Coordinated circuit protection enhances AC-LED luminaires and lamps (MAGAZINE)
Properly-deployed components can protect AC-LED-based lighting-system designs from over-voltage, over-current, and over-temperature conditions while meeting safety and performance standards, say BARRY BRENTS and DAVID NEAL.
This article was published in the June 2011 issue of LEDs Magazine. View the Table of Contents and download the PDF file of the complete June 2011 issue.
In recent years, LED technology has made impressive gains in price, performance and manufacturability, and further improvements that optimize LED operation are expected to drive exponential growth in the LED lighting market. Among the most recent commercial developments are AC-LEDs, which can operate directly on line voltage, without the need for an AC to DC converter. But even AC-LEDs are susceptible to line transients that can overheat the components, either causing immediate failure or greatly shortening the useful life of the LEDs. This article will describe a circuit-protection strategy that can help prevent overheating and deliver a reliable solid-state lighting (SSL) product.
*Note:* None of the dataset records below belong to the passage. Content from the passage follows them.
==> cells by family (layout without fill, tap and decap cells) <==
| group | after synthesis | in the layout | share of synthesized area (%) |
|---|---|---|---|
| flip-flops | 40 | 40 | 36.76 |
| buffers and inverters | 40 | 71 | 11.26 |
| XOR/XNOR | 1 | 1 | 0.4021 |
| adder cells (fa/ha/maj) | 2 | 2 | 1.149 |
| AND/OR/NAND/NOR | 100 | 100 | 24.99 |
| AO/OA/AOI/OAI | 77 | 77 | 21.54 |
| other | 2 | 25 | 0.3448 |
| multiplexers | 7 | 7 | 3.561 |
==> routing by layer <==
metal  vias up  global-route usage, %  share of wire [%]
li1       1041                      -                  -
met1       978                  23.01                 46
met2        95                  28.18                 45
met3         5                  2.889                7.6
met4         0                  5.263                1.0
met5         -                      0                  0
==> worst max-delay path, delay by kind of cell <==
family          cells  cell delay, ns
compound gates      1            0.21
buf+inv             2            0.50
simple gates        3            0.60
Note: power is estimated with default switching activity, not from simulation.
`src/logic/iow_pkg.sv`:
```
// package for the io safety watchdog: constants and carrier types
package iow_pkg;
  // ------------------------------------------------------------
  // timing
  // ------------------------------------------------------------
  localparam int unsigned CLK_PERIOD_NS     = 20;
  localparam logic [31:0] BITE_NS_RESET     = 32'h3B9ACA00;
  localparam logic [31:0] BITTEN_RESET      = 32'h0;

  // ------------------------------------------------------------
  // carriers
  // ------------------------------------------------------------
  // host access: every transfer passes through the watchdog gate
  typedef struct packed {
    logic        req;
    logic        wr;
    logic [15:0] addr;
    logic [31:0] wdata;
  } iow_host_req_type;

  typedef struct packed {
    logic        ack;
    logic [31:0] rdata;
  } iow_host_rsp_type;
endpackage

```
`src/logic/iow_watchdog.sv`:
```
// io safety watchdog: service timer, bite latch, pin detach and host gate
`timescale 1ns/1ps
// Notes on behaviour
// - bite releases all pins to pulled-up inputs
// - bitten state blocks all host data exchange
// - bite touches pins and host link only; modules keep running
// - clearing bite restores host link and pins
// - bitten flag readable; host writes zero clears
// - timeout is 32-bit nanoseconds, read/write
// - timeout starts at one second
// - bite when elapsed time exceeds timeout; the timer idles from reset until a service or clear loads it
// - service reloads the full timeout period
module iow_watchdog
  import iow_pkg::*;
#(
  parameter int unsigned PIN_COUNT = 72
) (
  // clock and reset
  input  wire logic                 clk_sys,
  input  wire logic                 rst,
  // watchdog control from the host driver
  input  wire logic                 pet_pulse,
  input  wire logic                 timeout_wr,
  input  wire logic [31:0]          timeout_wdata,
  input  wire logic                 bitten_wr,
  input  wire logic                 bitten_wdata,
  output logic      [31:0]          bite_interval_nanos,
  output logic                      bitten,
  // host data path, gated by the watchdog
  input  wire iow_host_req_type     host_req,
  output iow_host_rsp_type          host_rsp,
  output iow_host_req_type          core_req,
  input  wire iow_host_rsp_type     core_rsp,
  // pins: function side and board side
  input  wire logic [PIN_COUNT-1:0] func_out,
  input  wire logic [PIN_COUNT-1:0] func_oe,
  output logic      [PIN_COUNT-1:0] func_in,
  output logic      [PIN_COUNT-1:0] pin_out,
  output logic      [PIN_COUNT-1:0] pin_oe,
  output logic      [PIN_COUNT-1:0] pin_pullup_en,
  input  wire logic [PIN_COUNT-1:0] pin_in
);

  // ------------------------------------------------------------
  // registers
  // ------------------------------------------------------------
  logic [31:0]          interval_r, interval_nxt;
  logic [31:0]          count_r,    count_nxt;
  logic                 bitten_r,   bitten_nxt;
  logic [PIN_COUNT-1:0] pin_s1_r,   pin_s1_nxt;
  logic [PIN_COUNT-1:0] pin_s2_r,   pin_s2_nxt;
  logic [31:0]          reload_cycles;
  logic                 expire;
  logic                 clear_req;

  // ------------------------------------------------------------
  // timeout register
  // ------------------------------------------------------------
  always_comb begin
    interval_nxt = interval_r;
    if (timeout_wr) begin
      interval_nxt = timeout_wdata;
    end
  end

  always_ff @(posedge clk_sys or posedge rst) begin
    if (rst) begin
      interval_r <= BITE_NS_RESET;
    end else begin
      interval_r <= interval_nxt;
    end
  end

  // ------------------------------------------------------------
  // service timer
  // ------------------------------------------------------------
  // whole periods plus one, so the bite lands only once the elapsed time
  // is strictly past the timeout; the quotient leaves room for the +1
  always_comb begin
    reload_cycles = (interval_r / 32'(CLK_PERIOD_NS)) + 32'h1;
  end

  always_comb begin
    expire    = !pet_pulse && (count_r == 32'h1);
    clear_req = bitten_wr && !bitten_wdata && bitten_r;
  end

  // timer idles at zero until the first service or a clear
  always_comb begin
    count_nxt = count_r;
    if (pet_pulse || clear_req) begin
      count_nxt = reload_cycles;
    end else if (count_r != 32'h0) begin
      count_nxt = count_r - 32'h1;
    end
  end

  always_ff @(posedge clk_sys or posedge rst) begin
    if (rst) begin
      count_r <= 32'h0;
    end else begin
      count_r <= count_nxt;
    end
  end

  // ------------------------------------------------------------
  // bite flag
  // ------------------------------------------------------------
  always_comb begin
    bitten_nxt = bitten_r;
    if (clear_req) begin
      bitten_nxt = 1'b0;
    end
    if (bitten_wr && bitten_wdata) begin
      bitten_nxt = 1'b1;
    end
    // a bite wins over a clear landing in the same cycle
    if (expire) begin
      bitten_nxt = 1'b1;
    end
  end

  always_ff @(posedge clk_sys or posedge rst) begin
    if (rst) begin
      bitten_r <= BITTEN_RESET[0];
    end else begin
      bitten_r <= bitten_nxt;
    end
  end

  // ------------------------------------------------------------
  // pin input synchroniser
  // ------------------------------------------------------------
  // board pins are asynchronous; only the second flop feeds the modules
  always_comb begin
    pin_s1_nxt = pin_in;
    pin_s2_nxt = pin_s1_r;
  end

  always_ff @(posedge clk_sys or posedge rst) begin
    if (rst) begin
      pin_s1_r <= '0;
      pin_s2_r <= '0;
    end else begin
      pin_s1_r <= pin_s1_nxt;
      pin_s2_r <= pin_s2_nxt;
    end
  end

  // ------------------------------------------------------------
  // outputs
  // ------------------------------------------------------------
  // while bitten the pins float high and the host sees nothing;
  // function modules keep their own state untouched
  always_comb begin
    bite_interval_nanos = interval_r;
    bitten              = bitten_r;
    pin_out             = bitten_r ? '0 : func_out;
    pin_oe              = bitten_r ? '0 : func_oe;
    pin_pullup_en       = {PIN_COUNT{bitten_r}};
    func_in             = pin_s2_r;
    core_req            = host_req;
    core_req.req        = host_req.req & ~bitten_r;
    host_rsp.ack        = core_rsp.ack & ~bitten_r;
    host_rsp.rdata      = bitten_r ? 32'h0 : core_rsp.rdata;
  end

  // ------------------------------------------------------------
  // checks
  // ------------------------------------------------------------
  AST_PINS_RELEASED: assert property (@(posedge clk_sys) disable iff (rst)
    bitten |-> (pin_oe == '0 && pin_pullup_en == '1))
    else $error("pins driven while bitten");
  AST_HOST_BLOCKED: assert property (@(posedge clk_sys) disable iff (rst)
    bitten |-> (!core_req.req && !host_rsp.ack))
    else $error("host traffic while bitten");
  AST_PINS_PASS: assert property (@(posedge clk_sys) disable iff (rst)
    !bitten |-> (pin_oe == func_oe && pin_out == func_out))
    else $error("pins not restored");
  AST_CLEAR: assert property (@(posedge clk_sys) disable iff (rst)
    (bitten && bitten_wr && !bitten_wdata && !(count_r == 32'h1 && !pet_pulse))
      |=> !bitten)
    else $error("bitten flag not cleared");
  AST_TIMEOUT_WR: assert property (@(posedge clk_sys) disable iff (rst)
    timeout_wr |=> bite_interval_nanos == $past(timeout_wdata))
    else $error("timeout write lost");
  AST_BITE: assert property (@(posedge clk_sys) disable iff (rst)
    (count_r == 32'h1 && !pet_pulse) |=> bitten)
    else $error("expiry did not bite");
  AST_RELOAD: assert property (@(posedge clk_sys) disable iff (rst)
    pet_pulse |=> count_r == $past(reload_cycles))
    else $error("service did not reload");
  AST_COUNT: assert property (@(posedge clk_sys) disable iff (rst)
    (!pet_pulse && !bitten_wr && count_r > 32'h1) |=> count_r == $past(count_r) - 32'h1)
    else $error("timer not counting");
  AST_NO_EARLY: assert property (@(posedge clk_sys) disable iff (rst)
    (!bitten && count_r > 32'h1) |=> !bitten || $past(bitten_wr && bitten_wdata))
    else $error("bite before expiry");

  AST_IDLE: assert property (@(posedge clk_sys) disable iff (rst)
    (count_r == 32'h0 && !pet_pulse && !clear_req) |=> count_r == 32'h0)
    else $error("idle timer moved");

  AST_FORCE: assert property (@(posedge clk_sys) disable iff (rst)
    (bitten_wr && bitten_wdata) |=> bitten)
    else $error("forced bite lost");

  AST_SYNC: assert property (@(posedge clk_sys) disable iff (rst)
    1'b1 |=> func_in == $past(pin_s1_r))
    else $error("pin input not synchronised");

  AST_RESTORE: assert property (@(posedge clk_sys) disable iff (rst)
    $fell(bitten) |-> (core_req.req == host_req.req && host_rsp.ack == core_rsp.ack))
    else $error("host link not restored");

  AST_HOLD: assert property (@(posedge clk_sys) disable iff (rst)
    !timeout_wr |=> $stable(bite_interval_nanos))
    else $error("timeout changed without write");

endmodule // iow_watchdog

```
When proper thermal management and circuit-protection design strategies are employed, AC-LED technology offers several advantages over conventional lighting, including compact size, component count reduction, energy efficiency, and reduced system cost. But lamp and luminaire designers must design to protect against over-voltage, over-current, and over-temperature conditions.
SSL designs may need a second protection device for over-current and over-temperature conditions. In both AC-LEDs and DC-LEDs alike, excessive heat at the LED junction can dramatically reduce both the light output and lifespan of the LED.
Thermal runaway design considerations
To understand the circuit-protection needs, let’s consider the potential problem with LEDs due to the fact that they exhibit a negative thermal coefficient. The LED forward voltage (Vf) decreases with increasing temperature. With a constant-voltage power supply, increasing the temperature slightly decreases Vf and increases the current by a relatively large amount. This causes a net increase in power and an increase in temperature. For a given thermal path, the heat transfer may no longer be able to accommodate the increasing power.
In extreme cases, the result is thermal runaway, which may damage the AC-LED if the current or power is not limited to prescribed levels. The LED light output varies roughly linearly with the current passing through the LED, within a specified current range. If the current exceeds the manufacturer’s recommendations, the LEDs can become brighter but the light output can degrade at a faster rate due to lumen depreciation, shortening the useful life of the component.
|Input voltage (V)||70||80||90||100||110||120||130||140||150|
|Current (mA)||11||13||22||33||44||52||68||86||103 dropped to 13|
|Light output (lux)||110||430||1010||1710||2320||2950||3550||3800||4000 dropped to 420|
2. Temperature is junction temperature.
3. Test results will differ with different resistors, thermal design and ambient temperature.
TABLE 1. Test results from a Seoul Semiconductor AN3211 LED with PolySwitch miniSMDC014F protection, using the test setup shown in Fig. 2.
Let’s examine an SSL design based on the AN3211 AC-LED from Seoul Semiconductor (Fig. 5). Externally, the LED is treated as an AC-driven component that requires a combination of external resistors to set the operating current based on its forward voltage. The LED’s internal construction consists of two sets of diodes in parallel that are of opposite polarity. As shown in Fig. 1, as the line voltage increases on the positive half-cycle, one of the internal strings conducts and generates light; during the negative half-cycle, the other string conducts and generates light.
Fig. 2 shows the Seoul Semiconductor AC-LED AN3211 test setup, where an MOV and a PolySwitch miniSMDC014F PPTC device were integrated on the AC-LED lighting-system board. The MOV serves to limit damage from voltage spikes while the PPTC protects the LED from current and temperature faults.
Over-voltage protection design considerations
Fig. 3 and Fig. 4 show test results on the AN3211 protected with a 7-mm, 200V MOV when lightning and ring-wave tests are applied to the lighting circuit. As seen from the results, the MOV solves lightning and ring-wave issues by damping the surges. Also, the light output is very stable during lightning surge and ring-wave testing. This approach helps equipment remain operational after specified lightning tests according to IEC 61000-4-5 and ring-wave tests according to IEEEC.62.41.
AC-LEDs have been used increasingly in general-purpose Illumination systems for indoor and outdoor use. Although the AC systems offer excellent reliability and design benefits, they also require robust protection to meet safety and performance standards.
Design risk can be minimized by pairing a PPTC over-current/over-temperature protection device with an MOV to provide a completely-resettable and coordinated circuit-protection solution. New products in development by Seoul Semiconductor include over-current, over-voltage and over-temperature protection provided by TE Circuit Protection’s AC 2Pro device. This hybrid device combines a PPTC element with an MOV in one thermally-protected device, and gives designers flexibility and the convenience of integrated protection in a single device.